Give the data again exactly, from its opening line through the line in which "Settings changed: CTS_BUF_LIST" appears.

....................

What follows belongs to an exercise in optimizing a design on an open flow for small area, a short achievable clock period and few clock cycles per item; a production flow would make more cautious choices. Only simulation tests tie the RTL to the original design; equivalence was not proved. No activity file was given, so power comes from the tool's default toggle rates.

==> flow/design.v (excerpt) <==
module mb_booth_mult32 (
    input  logic          clk,
    input  logic          rst,
    input  logic          in_valid,
    input  logic [mb_pkg::N-1:0]  a,
    input  logic [mb_pkg::N-1:0]  b,
    output logic          out_valid,
    output logic [63:0]   product
);
For scale: about 2800 cells after synthesis, ~130 I/O pins, ~29000 µm² of cells after synthesis.
Settings: LEC_CHECK=0, CAP_MARGIN=20, CORE_MARGIN=2, CORE_UTILIZATION=40, CTS_BUF_LIST=sky130_fd_sc_hd__clkbuf_4 sky130_fd_sc_hd__clkbuf_8, SLEW_MARGIN=50, SYNTH_HIERARCHICAL=1; clock period 10.0 ns.
run.sh (not shown) runs the stock make flow with config.mk's settings and CLKGATE_MAP_FILE= SYNTH_SCRIPT=/design/flow/synth_recipe.tcl, a recipe that flattens the netlist after the stock synthesis.
Testbench counts at the start, summed over its fixed seeds: cycles 160,016, items 160,000.
Rerun with:
Settings changed: CTS_BUF_LIST sky130_fd_sc_hd__clkbuf_4 sky130_fd_sc_hd__clkbuf_8 to default, SLEW_MARGIN 50 to 35.
The new run passed the timing, design-rule and antenna checks.
Utilization shrinks by 0.27 points.
Final area goes down by about 0.6%.
First-iteration DRC count fell by about 2.8%.
Power is lower by about 0.4%.
Routed wire length is about the same.
Cell count fell by 0.80%.
Worst hold slack degrades by 0.010 ns.

---

Another version of the RTL of mb_booth_mult32 (not shown whole).
Size: about 280 flip-flops, about 130 I/O pins, ~0.029 mm² of cells after synthesis.
Design mb_booth_mult32, start of the top module:
module mb_booth_mult32 (
    input  logic          clk,
    input  logic          rst,
    input  logic          in_valid,
    input  logic [mb_pkg::N-1:0]  a,
    input  logic [mb_pkg::N-1:0]  b,
    output logic          out_valid,
    output logic [63:0]   product
);
clock: 10.0 ns
lec_check: 0
cap_margin: 20
core_margin: 2
core_utilization: 40
slew_margin: 20
synth_hierarchical: 1
The first run finished with timing, DRC and antenna clean.
Testbench counts at the start, summed over its fixed seeds: cycles 160,016, items 160,000.
Edit:
--- a/flow/config.mk
+++ b/flow/config.mk
@@ -6,7 +6,8 @@
 export NUM_CORES = 4
 export LEC_CHECK = 0
-export CAP_MARGIN = 20
+export CAP_MARGIN = 40
 export CORE_MARGIN = 2
-export CORE_UTILIZATION = 40
-export SLEW_MARGIN = 20
+export CORE_UTILIZATION = 65
+export PLACE_DENSITY = 0.75
+export SLEW_MARGIN = 50
 export SYNTH_HIERARCHICAL = 1
After rerunning:
- The new run ran to the end with no violations
- area after synthesis stays the same
- critical path depth goes up by 1
- wire length went down by 5.1%
- count of clock-buffer cells in the layout is lower by 2
- via count is higher by 3.4%
- global-route usage climbs by 15 points
- cell count decreases by 9.9%
- worst setup slack gains 0.023 ns

---

RTL: one of the versions met above, not the one the previous note started from.
Size in the first run: roughly 130 I/O pins.
make LEC_CHECK=0 ABC_AREA=1 CAP_MARGIN=20 CORE_MARGIN=2 CORE_UTILIZATION=40 SLEW_MARGIN=50 SYNTH_HIERARCHICAL=1 finish   # period 10.0 ns
Testbench counts at the start, summed over its fixed seeds: cycles 160,016, items 160,000.
Edit:
Settings changed: ABC_AREA 1 to not set.
Result:
- synthesized area came out lower by 7.0%
- global-route usage came out lower by 0.93 points
- routed wire length came out lower by 11%

---

== build 98 ==
Starting RTL as in the previous note.
clock: 10.0 ns
lec_check: 0
cap_margin: 50
core_margin: 2
core_utilization: 40
slew_margin: 70
synth_hierarchical: 1
Testbench counts of build 98, summed over its fixed seeds: cycles 160,016, items 160,000.
Modified inputs, build 97 compared to build 98
Settings: changing CAP_MARGIN from 50 to 20; changing SLEW_MARGIN from 70 to 50; changing CORE_UTILIZATION from 40 to 50.
--- outcome ---
- Per the final summary, build 97 finished and its layout is clean on timing, DRC and antenna.
- From build 98 to build 97 the numbers moved as follows: fraction of standard cell area that is sequential grew by 1.1 points, total power shrank by about 1.6%.
- Compared to build 98, the routing of build 97 uses less wire.
- | via count | build 97 vs build 98 | ≈ equal |
- Taking build 98 as the reference point, the number of global-route vias before repair of build 97 falls by about 0.6%.
The inputs of build 22 differ from those of build 97 as listed below.
Settings: changing CORE_UTILIZATION from 50 to 40.
==> flow/flow/run.sh (new file) <==
#!/bin/bash
set -euo pipefail
cd "$(dirname "$0")/.."
MARGIN=$(cat flow/setup_margin.txt)
bash standard.sh SETUP_SLACK_MARGIN="$MARGIN" finish > flow_standard.log 2>&1
==> flow/flow/setup_margin.txt (new file) <==
6.35
==> flow/standard.sh (new file) <==
#!/bin/bash
# synth_recipe.tcl (not shown) runs the flow's synth.tcl, then flattens the netlist and writes it again
# the make line also repeats each setting of config.mk as NAME=value (left out here)
make -C /OpenROAD-flow-scripts/flow DESIGN_CONFIG=/design/flow/config.mk WORK_HOME=/design/flow/orfs CLKGATE_MAP_FILE= SYNTH_SCRIPT=/design/flow/synth_recipe.tcl "${@:-finish}"
removed: flow/run.sh
## What came out
- Build 22 vs. build 97: clock slew at the register clock pins of the worst setup and hold paths has remained practically unchanged; die area grew by 25%; arrival time at the worst endpoint lost 0.33 ns.
- When build 22 is set beside build 97, its clock-buffer cell count turns out to be 4 larger.

==> what the ideal ports hide <==
In the flow no input, the clock included, has a driving cell. The finished layouts below were timed again as built, in two steps.
Step 1 assumes that a clkbuf_16 drives the clock port and a buf_2 every other input.
Step 2, shift: input delay + t, output delay - t, t = (earliest + latest rising clock arrival at the registers) / 2. This alone moves slack from input paths to output paths.
Slacks: ideal ports / drivers / drivers and shift; pairs: ideal ports / drivers.
run | t (ns) | slack for setup (ns) | slew at the worst register clock pin (ns) | cell pins on the clock port's net
the first run of note 1 | 0.710 | 6.066 / 6.066 / 5.709 | 0.08 / 0.08 | 1
the second run of note 1 | 0.633 | 5.853 / 5.853 / 5.701 | 0.07 / 0.07 | 1
the first run of note 2 | 0.611 | 5.848 / 5.848 / 5.848 | 0.06 / 0.06 | 1
the second run of note 2 | 0.633 | 5.871 / 5.871 / 5.871 | 0.07 / 0.07 | 1
the first run of note 3 | 0.632 | 5.625 / 5.625 / 5.625 | 0.08 / 0.08 | 1
the second run of note 3 | 0.632 | 6.098 / 6.098 / 5.696 | 0.07 / 0.07 | 1
build 98 | 0.631 | 6.073 / 6.073 / 6.073 | 0.07 / 0.07 | 1
build 97 | 0.613 | 6.024 / 6.024 / 5.774 | 0.06 / 0.06 | 1
build 22 | 0.629 | 6.256 / 6.256 / 5.938 | 0.07 / 0.07 | 1
After both steps setup and hold are still met in every run listed. The setup slack of the second run of note 3, which loses most, moves by 0.000 ns with the drivers and by -0.402 ns with both steps.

....................

_Problem solution_.
What follows belongs to an exercise in optimizing a design on an open flow for small area, a short achievable clock period and few clock cycles per item; a production flow would make more cautious choices. Only simulation tests tie the RTL to the original design; equivalence was not proved. No activity file was given, so power comes from the tool's default toggle rates.

==> flow/design.v (excerpt) <==
module mb_booth_mult32 (
    input  logic          clk,
    input  logic          rst,
    input  logic          in_valid,
    input  logic [mb_pkg::N-1:0]  a,
    input  logic [mb_pkg::N-1:0]  b,
    output logic          out_valid,
    output logic [63:0]   product
);
For scale: about 2800 cells after synthesis, ~130 I/O pins, ~29000 µm² of cells after synthesis.
Settings: LEC_CHECK=0, CAP_MARGIN=20, CORE_MARGIN=2, CORE_UTILIZATION=40, CTS_BUF_LIST=sky130_fd_sc_hd__clkbuf_4 sky130_fd_sc_hd__clkbuf_8, SLEW_MARGIN=50, SYNTH_HIERARCHICAL=1; clock period 10.0 ns.
run.sh (not shown) runs the stock make flow with config.mk's settings and CLKGATE_MAP_FILE= SYNTH_SCRIPT=/design/flow/synth_recipe.tcl, a recipe that flattens the netlist after the stock synthesis.
Testbench counts at the start, summed over its fixed seeds: cycles 160,016, items 160,000.
Rerun with:
Settings changed: CTS_BUF_LIST sky130_fd_sc_hd__clkbuf_4 sky130_fd_sc_hd__clkbuf_8 to default, SLEW_MARGIN 50 to 35.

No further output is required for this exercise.